第36章 夏合宿
旭先輩が目を覚ましてしばらくすると、他の部員の人達も少しずつ目を覚ましはじめた。
窓からうっすらと差し込みはじめた朝日のおかげだろうか。皆、自然と起床のスイッチが入ったみたいだ。
さっきの事があったからか、旭先輩と私の間にはなんともいえない空間が出来ていた。
窓の外の景色を眺めている旭先輩の後ろ姿を見ていると、色んな感情が入り混じって、時折胸がちくんと痛む。
ちょっとだけ変な癖のついた旭先輩の後ろ髪に、さきほど触れていたことを思い出し、かぁっと顔が熱くなった。
あの時は何も考えずに触れてしまったけれど、誰かに見られてはいなかっただろうか。何より旭先輩に気付かれてはいなかっただろうか。
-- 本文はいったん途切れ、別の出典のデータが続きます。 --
`src/rtl/fifo_rd_ctrl.sv`:
```
// rtl/fifo_rd_ctrl.sv - burst read controller for syc_fifo
// Drains a programmed word count through a 2-entry skid buffer onto a valid/ready stream.
module fifo_rd_ctrl #(
  parameter int WIDTH = 8,
  parameter int LEN_W = 5
) (
  input  logic             clk,
  input  logic             rst,
  input  logic             start,
  input  logic [LEN_W-1:0] burst_len,
  input  logic             fifo_empty,
  input  logic [WIDTH-1:0] fifo_dout,
  output logic             fifo_re,
  output logic             m_valid,
  output logic [WIDTH-1:0] m_data,
  input  logic             m_ready,
  output logic             busy,
  output logic             done,
  output logic [LEN_W-1:0] words_out
);

  typedef enum logic [1:0] {IDLE, RUN, FLUSH, DONE} state_t;

  localparam logic [LEN_W-1:0] LEN_ONE = LEN_W'(1);

  state_t           state;
  state_t           state_next;
  logic [LEN_W-1:0] len_q;
  logic [LEN_W-1:0] issued;
  logic [WIDTH-1:0] skid0;
  logic [WIDTH-1:0] skid1;
  logic [1:0]       occ;
  logic [1:0]       occ_next;
  logic [1:0]       wr_slot;
  logic             inflight;
  logic             pop;
  logic             start_ok;
  logic             credit_ok;
  logic [2:0]       avail;

  assign m_valid   = (occ != 2'd0);
  assign m_data    = skid0;
  assign pop       = m_valid && m_ready;
  assign busy      = (state != IDLE);
  assign done      = (state == DONE);

  // Free slots once this cycle's pop and the outstanding read are accounted for.
  assign avail     = 3'd2 + {2'b00, pop} - {1'b0, occ} - {2'b00, inflight};
  assign credit_ok = (avail != 3'd0);
  assign occ_next  = occ + {1'b0, inflight} - {1'b0, pop};
  assign wr_slot   = occ - {1'b0, pop};

  always_comb begin
    state_next = state;
    fifo_re    = 1'b0;
    start_ok   = 1'b0;
    case (state)
      IDLE: begin
        if (start) begin
          start_ok   = 1'b1;
          state_next = (burst_len == '0) ? DONE : RUN;
        end
      end
      RUN: begin
        fifo_re = !fifo_empty && (issued < len_q) && credit_ok;
        if (fifo_re && ((issued + LEN_ONE) == len_q)) begin
          state_next = FLUSH;
        end
      end
      FLUSH: begin
        // Leave as soon as the buffer will be empty, so done follows the last handshake directly.
        if (occ_next == 2'd0) begin
          state_next = DONE;
        end
      end
      DONE:    state_next = IDLE;
      default: state_next = IDLE;
    endcase
  end

  always_ff @(posedge clk or posedge rst) begin
    if (rst) begin
      state     <= IDLE;
      len_q     <= '0;
      issued    <= '0;
      words_out <= '0;
      occ       <= 2'd0;
      inflight  <= 1'b0;
      skid0     <= '0;
      skid1     <= '0;
    end else begin
      state    <= state_next;
      inflight <= fifo_re;
      occ      <= occ_next;
      if (start_ok) begin
        len_q     <= burst_len;
        issued    <= '0;
        words_out <= '0;
      end else begin
        if (fifo_re) issued <= issued + LEN_ONE;
        if (pop) words_out <= words_out + LEN_ONE;
      end
      if (pop) skid0 <= skid1;
      // The captured word lands behind whatever survives this cycle's pop.
      if (inflight) begin
        if (wr_slot == 2'd0) skid0 <= fifo_dout;
        else skid1 <= fifo_dout;
      end
    end
  end

endmodule

```
`config.mk`:
```
export PLATFORM = sky130hd
export DESIGN_NAME = fifo_rd_ctrl
export DESIGN_NICKNAME = d
export VERILOG_FILES = /design/src/rtl/fifo_rd_ctrl.sv
export SDC_FILE = /design/constraint.sdc
export NUM_CORES = 1
export LEC_CHECK = 0
export CAP_MARGIN = 20
export CORE_MARGIN = 3
export CORE_UTILIZATION = 55
export DETAILED_ROUTE_END_ITERATION = 16
export PLACE_DENSITY = 0.84
export SYNTH_ARGS = -nofsm -noshare
export SYNTH_HDL_FRONTEND = slang
export SYNTH_SLANG_ARGS = --single-unit
```
`constraint.sdc`:
```
create_clock -name clk -period 7.7 [get_ports clk]
set_input_delay 1.54 -clock clk [delete_from_list [all_inputs] [get_ports clk]]
set_output_delay 1.54 -clock clk [all_outputs]
set_load 0.02 [all_outputs]
```
After elaboration in Yosys (flattened, before gate mapping)
Index checks and enable logic that the tools add are counted.
{"block": "totals", "register_bits": 36, "latchBits": 0, "ram_bits": 0, "rom_bits": 0, "input_bits": 18, "out_inout_bits": 17, "elab_cells": 56, "mem_count": 0}
{"block": "op_classes", "add_sub_neg": 8, "mul": 0, "div_mod_pow": 0, "magnitude_cmp": 1, "n_eq_ne": 7, "shifts": 0, "muxes": 15, "bitwise_logic": 1, "n_reduce_logical": 16}
{"op": "$mux 8", "count": 3}
{"op": "$mux 5", "count": 4}
{"op": "$add 5x1->5 const B", "count": 2}
{"op": "$mux 2", "count": 4}
{"op": "$pmux 2 s4", "count": 1}
{"op": "$reduce_bool 2->1", "count": 4}
{"op": "$logic_not 2->1", "count": 3}
{"op": "$ne 2x2->1 const B", "count": 3}
{"op": "$eq 5x5->1", "count": 1}
{"op": "$logic_not 5->1", "count": 1}
{"op": "$lt 5x5->1", "count": 1}
{"op": "$eq 2x2->1 const B", "count": 2}
{"op": "$logic_and 1x1->1", "count": 4}
{"op": "$sub 2x1->2", "count": 2}
{"op": "$add 2x1->3 const A", "count": 1}
{"op": "$mux 1", "count": 3}
{"op": "$reduce_and 3->1", "count": 1}
{"op": "$reduce_bool 3->1", "count": 1}
{"op": "$sub 3x1->3", "count": 1}
{"op": "$sub 3x2->3", "count": 1}
{"op": "$add 2x1->2", "count": 1}
{"op": "$eq 2x1->1 const B", "count": 1}
{"op": "$reduce_and 2->1", "count": 1}
{"op": "$logic_not 1->1", "count": 1}
{"op": "$not 1->1", "count": 1}

Depth between registers and ports, before layout
Gate-level depths: netlist (run 1).
{"block": "depth", "word_depth": 10, "ltp_mapped": 11, "mapped_depth_nobuf": 10}

Worst setup path before layout (run 1)
OpenSTA, ideal clock, no wires.
{"block": "synth_path", "kind": "input port to output port", "start": "in m_ready", "end": "out fifo_re", "arrival_time_ns": 2.955, "path_slack_ns": 3.205, "stages": 6, "n_path_buf": 0, "cell_sequence": "nand2_1 fa_1 ha_1 nand2_1 o21ai_1 nor3b_2"}
{"block": "synth_between", "elab_chain_cells": 7}
{"item": "from (decl)", "line": "16", "rtl": "input logic m_ready,"}
{"item": "$logic_and 1x1->1", "line": "43", "rtl": "assign pop = m_valid && m_ready;"}
{"item": "$add 2x1->3", "line": "48", "rtl": "assign avail = 3'd2 + {2'b00, pop} - {1'b0, occ} - {2'b00, inflight};"}
{"item": "$sub 3x2->3", "line": "48"}
{"item": "$sub 3x1->3", "line": "48"}
{"item": "$reduce_bool 3->1", "line": "49", "rtl": "assign credit_ok = (avail != 3'd0);"}
{"item": "$logic_and 1x1->1", "line": "65", "rtl": "fifo_re = !fifo_empty && (issued < len_q) && credit_ok;"}
{"item": "$mux 1", "line": "57", "rtl": "case (state)"}
{"item": "to (decl)", "line": "13", "rtl": "output logic fifo_re,"}
Every way passes these cells.

Worst setup path after layout (run 1)
Ends and elaborated chain as after synthesis.

==> results of run 1 <==
per-layer routing:
metal / global-route usage / part of all wire
met5: 0 / 0
met1: 0.258 / 0.44
met3: 0.0479 / 0.035
met2: 0.349 / 0.51
met4: 0.0674 / 0.011
report_power, final:
part           leakage (nW)  internal, W  switching [W]
clock network        0.0326    0.0000451      0.0000605
logic                 0.591     0.000228       0.000235
registers             0.450     0.000271      0.0000645
total                  1.07     0.000544       0.000360
cells in the mapped netlist (all sizes together):
cell type   n  area [um2]
a2111oi     1        27.5
a211o       1        8.76
a211oi      1        7.51
a21oi       4        20.0
a31oi       1        6.26
and2        1        6.26
buf         3        13.8
clkbuf      2        7.51
dfrtp      36         901
fa          1        20.0
ha         15         188
inv        13        48.8
mux2        9         101
mux2i      11         110
nand2      19        71.3
nand2b      3        18.8
nand3       3        15.0
nand4       4        25.0
nor2       15        56.3
nor2b       2        12.5
nor3        4        25.0
nor3b       1        12.5
o211ai      1        7.51
o21a        1        7.51
o21ai      14        70.1
o311a       1        10.0
or2         1        6.26
xnor2       6        52.6
xor2        8        70.1
worst paths after layout:
kind / startpoint / endpoint / slack, ns
worst min-delay path: skid1[4] / skid1[4] / 0.52
worst max register to register: occ[0] / state[1] / 4.88
worst min register to register: skid1[4] / skid1[4] / 0.52
worst max-delay path: m_ready / fifo_re / 1.98
max in group asynchronous: rst / skid1[3] / 5.78
min in group asynchronous: rst / m_data[5] / 1.59
final cells by class:
class	count	area (um2)
Sequential cell	36	901
Inverter	13	48.8
Clock buffer	8	58.8
Fill cell	255	828
Tap cell	44	55.1
Multi-Input combinational cell	128	956
Timing Repair Buffer	36	355
stage by stage:
step / std cells / total power (W) / hold WS [ns]
after CTS: 265 / 0.000911 / 0.521
after global routing: 265 / 0.000979 / 0.538
after global placement: 257 / 0.000780 / 0.486
after floorplan: 182 / 0.000649 / 0.479
final: 265 / 0.000904 / 0.518
after detailed placement: 257 / 0.000804 / 0.498
critical path, delay by kind of cell:
family	cells	cell delay (ns)
buffers and inverters	2	1.20
adders and majority gates	2	0.68
and+or+nand+nor	3	0.68
AOI/OAI and AO/OA	1	0.08
registers in the layout, summed over array words and instances, names as in the netlist:
| name | flops |
|---|---|
| m_data | 8 |
| words_out | 5 |
| occ | 2 |
| inflight | 1 |
| len_q | 5 |
| state | 2 |
| skid1 | 8 |
| issued | 5 |
logic make-up (layout without fill, tap and decap cells):
kind of cell               count (synthesis)  count (layout)  synth area share
and+or+nand+nor                           53              53             0.129
AOI/OAI and AO/OA                         25              25            0.0857
muxes                                     20              20             0.110
buffers and inverters                     18              57            0.0364
adders and majority gates                 16              16             0.108
xor gates and xnor gates                  14              14            0.0636
DFF                                       36              36             0.468
==> impl_results.html, run 1 <==
<table>
<tr><th>Metric</th><th>Value</th></tr>
<tr><th colspan="2">Timing</th></tr>
<tr><td>Maximum achievable frequency</td><td>~170 MHz</td></tr>
<tr><td>Setup-failing EPs final</td><td>0</td></tr>
<tr><td>Final Critical Period</td><td>5.72 ns</td></tr>
<tr><td>Least-Margin Pin Slew</td><td>roughly 0.73 ns</td></tr>
<tr><td>Hold Fails Final Rpt</td><td>0</td></tr>
<tr><td>Worst slew margin relative to its limit</td><td>0.511</td></tr>
<tr><td>Setup repair after global routing missed its margin</td><td>no</td></tr>
<tr><td>Max Transition Viols Final</td><td>0</td></tr>
<tr><td>Skew final</td><td>between 0.01 and 0.015 ns</td></tr>
<tr><td>Final setup TNS</td><td>0 ns</td></tr>
<tr><td>Setup WS post-layout</td><td>between 1.5 and 2 ns</td></tr>
<tr><td>Period utilisation layout</td><td>0.744</td></tr>
<tr><th colspan="2">Clock network</th></tr>
<tr><td>Number of clock sinks seen by CTS</td><td>36</td></tr>
<tr><td>TritonCTS clock tree</td><td>built</td></tr>
<tr><td>Post-CTS setup buffer count</td><td>0</td></tr>
<tr><td>Skew-Pair Late Insertion Delay</td><td>about 0.34 ns</td></tr>
<tr><td>Cts-stage hold buffer count</td><td>0</td></tr>
<tr><td>Maximum number of buffers from clock root to sink</td><td>2</td></tr>
<tr><td>Number of instances resized during post-cts repair</td><td>0</td></tr>
<tr><td>Number of buffers added by the clock tree synthesis step</td><td>5</td></tr>
<tr><td>Clock-pin slew of the registers on the worst-case setup and hold paths</td><td>around 0.10 ns</td></tr>
<tr><td>CTS H-Tree Depth</td><td>2</td></tr>
<tr><td>CTS root buf</td><td>sky130_fd_sc_hd__clkbuf_4</td></tr>
<tr><th colspan="2">Layout</th></tr>
<tr><td>Share of post-route cells with drive strength above 1</td><td>0.0950</td></tr>
<tr><td>Most frequent standard cell in the layout excluding fill and tap cells</td><td>sky130_fd_sc_hd__dfrtp_1</td></tr>
<tr><td>Antenna cell count</td><td>0</td></tr>
<tr><td>Commonest cells after routing, fill and taps aside</td><td>sky130_fd_sc_hd__dfrtp_1 (36), sky130_fd_sc_hd__clkdlybuf4s50_1 (34), sky130_fd_sc_hd__nand2_1 (19)</td></tr>
<tr><td>Final layout net count</td><td>about 250</td></tr>
<tr><td>Post-Route Utilization</td><td>0.741</td></tr>
<tr><td>Area growth, synth to finish</td><td>23.2%</td></tr>
<tr><td>Final non-filler cell area</td><td>roughly 2400 um2</td></tr>
<tr><th colspan="2">Critical path</th></tr>
<tr><td>Endpoint required time on the critical path</td><td>about 6.2 ns</td></tr>
<tr><td>List of cells traversed by the critical path</td><td>clkdlybuf4s50_1 -&gt; nand2_1 -&gt; fa_1 -&gt; ha_1 -&gt; nand2_1 -&gt; o21ai_1 -&gt; nor3b_2 -&gt; clkdlybuf4s50_1</td></tr>
<tr><td>Setup Crit Path Kind</td><td>primary input to output pin</td></tr>
<tr><td>Slowest stage cell, crit path</td><td>sky130_fd_sc_hd__clkdlybuf4s50_1</td></tr>
<tr><td>Startpoint kind of the worst setup timing path</td><td>primary input</td></tr>
<tr><td>Largest fanout of any net on the critical path</td><td>7</td></tr>
<tr><td>Critical path's largest stage delay</td><td>roughly 0.71 ns</td></tr>
<tr><td>Nature of the critical path endpoint</td><td>output pin</td></tr>
<tr><td>Count of cells along the worst register-to-register path</td><td>10</td></tr>
<tr><td>Critical Path AT</td><td>between 4 and 5 ns</td></tr>
<tr><th colspan="2">Power</th></tr>
<tr><td>Cell Pwr Density</td><td>approximately 380 nW/um2</td></tr>
<tr><td>Standby leakage power</td><td>between 1 and 1.5 nW</td></tr>
<tr><td>IR Drop Worst-Case VDD</td><td>0.000234 V</td></tr>
<tr><th colspan="2">Synthesis</th></tr>
<tr><td>Synthesized netlist cell count</td><td>between 150 and 200</td></tr>
<tr><td>Synth unique cells</td><td>32</td></tr>
<tr><td>Syn avg cell area</td><td>about 11 um2</td></tr>
<tr><td>Synthesized Nets</td><td>around 220</td></tr>
<tr><td>Count of yosys warnings during synthesis</td><td>0</td></tr>
<tr><td>Mapped Area</td><td>1930 um2</td></tr>
<tr><td>Seq/Total Area, Yosys</td><td>0.468</td></tr>
<tr><td>Seq cells post-synth</td><td>36</td></tr>
<tr><th colspan="2">Hold path</th></tr>
<tr><td>Worst hold stages</td><td>1</td></tr>
<tr><td>Min-Delay Path Class</td><td>flop to flop</td></tr>
<tr><th colspan="2">Placement</th></tr>
<tr><td>Cell area after placement</td><td>between 2000 and 2500 um2</td></tr>
<tr><td>Placer Congestion</td><td>~0.9</td></tr>
<tr><td>Place WS</td><td>about 2 ns</td></tr>
<tr><td>Number of buffer cells added on primary ports</td><td>34</td></tr>
<tr><td>Half-perimeter wire length of the detailed placement result</td><td>2880 um</td></tr>
<tr><th colspan="2">Floorplanning</th></tr>
<tr><td>Core Box Area</td><td>approximately 3200 um2</td></tr>
<tr><td>Number of top-level pins</td><td>35</td></tr>
<tr><td>Number of standard-cell rows in the floorplan</td><td>20</td></tr>
<tr><td>Die Ht</td><td>between 60 and 70 um</td></tr>
<tr><td>Horizontal die dimension</td><td>between 60 and 70 um</td></tr>
<tr><td>Initial core utilization</td><td>0.602</td></tr>
<tr><td>Area of the die</td><td>around 4200 um2</td></tr>
<tr><th colspan="2">Routing</th></tr>
<tr><td>Number of vias per cell after detailed routing</td><td>roughly 5.4</td></tr>
<tr><td>Final wirelength</td><td>between 3000 and 4000 um</td></tr>
<tr><td>1st-iter DRT viols</td><td>59</td></tr>
<tr><td>Detail Route Antenna Nets</td><td>0</td></tr>
<tr><td>Average routed wire per standard cell</td><td>about 15 um</td></tr>
<tr><td>DRC violations left</td><td>0</td></tr>
<tr><td>Number of vias after detailed routing</td><td>~1400</td></tr>
<tr><td>Detailed-routing iteration count for the pre-antenna-repair pass</td><td>4</td></tr>
<tr><th colspan="2">GRT</th></tr>
<tr><td>Global-route wire length before repair</td><td>6810 um</td></tr>
<tr><td>Aggregate global routing overflow</td><td>0</td></tr>
<tr><td>Vias in the first global route</td><td>1514</td></tr>
<tr><td>Antenna violations before repair</td><td>0</td></tr>
<tr><td>All-Layer GR Usage</td><td>0.206</td></tr>
<tr><td>Maximum number of pins on one net before global-route repair</td><td>37</td></tr>
<tr><th colspan="2">Run</th></tr>
<tr><td>Max Cap Viol</td><td>0</td></tr>
<tr><th colspan="2">Outcome</th></tr>
<tr><td>Run status</td><td>completed</td></tr>
</table>
Power figures use the tool's default switching activity.
==> run 2: changes to the inputs <==
--- a/config.mk
+++ b/config.mk
@@ -7,9 +7,9 @@
 export LEC_CHECK = 0
 export CAP_MARGIN = 20
 export CORE_MARGIN = 3
-export CORE_UTILIZATION = 55
+export CORE_UTILIZATION = 52
 export DETAILED_ROUTE_END_ITERATION = 16
-export PLACE_DENSITY = 0.84
+export PLACE_DENSITY = 0.8
 export SYNTH_ARGS = -nofsm -noshare
 export SYNTH_HDL_FRONTEND = slang
 export SYNTH_SLANG_ARGS = --single-unit
==> constraint.sdc (replaced) <==
create_clock -name clk -period 5.4 [get_ports clk]
set_input_delay 1.08 -clock clk [delete_from_list [all_inputs] [get_ports clk]]
set_output_delay 1.08 -clock clk [all_outputs]
set_load 0.02 [all_outputs]
==> run 2 against run 1 <==
- global-route usage is 1.8 points lower
- setup slack worse by 1.1 ns
- cell count is 0.75% higher
- largest power group unchanged
- total power is 48% higher
- critical endpoint unchanged
- clock-buffer cell count is 1 lower
- register-to-register slack worse by 2.3 ns
- clock power is 87% higher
気持ちが落ち着かないまま、バスは森然高校に到着した。
到着してすぐに、赤いジャージの集団が私達のバスを出迎えるように待っているのが見えた。
音駒高校の人達だ。
駐車場から合宿所まで先導して案内をしてくれるようだ。
「美咲ちゃん!!」
衛輔くんが真っ先に私の元に駆け寄って来て、何か噛みしめるような表情で私の腕をぎゅっと握った。
「…良かった、来てくれて。会えてほんとに良かった」
「……うん。また会えて、私も嬉しい」
二回も、衛輔くんの前から黙って消えてしまった。
その事は私の中でも重しのようにずっと引っかかっていた。
こうやって直接顔を合わせられたことで、幾分か心が軽くなったけれど、やはりどこか衛輔くんに申し訳ない気持ちは消えなかった。
家族のように、ずっと心配してくれていた衛輔くん。
離れていた期間の方が長いのに、変わらず私を思ってくれている衛輔くんの優しさに、心が温かくなる。
「話したいこと、いっぱいあるんだ」
「毎日電話で話してたのに?」
「それとこれとは別だよ」
おどけて返した私に対して、衛輔くんは真剣な顔をしていた。
いつもの笑顔の衛輔くんがいなくて、少しだけドキリとする。
たまに見せる凛とした表情に、衛輔くんも男の人なんだなぁ、なんて思ってしまう。
「…? 美咲ちゃん、何かちょっと顔色悪くねぇか?」
「そう?」
「夜通しバスの中だもんな。ちゃんと眠れなかったんじゃねぇ?」
図星を突かれて一瞬ドキリとした。
だけどすぐ近くにみんながいる。
寝てない、なんて知られるわけにはいかなかった。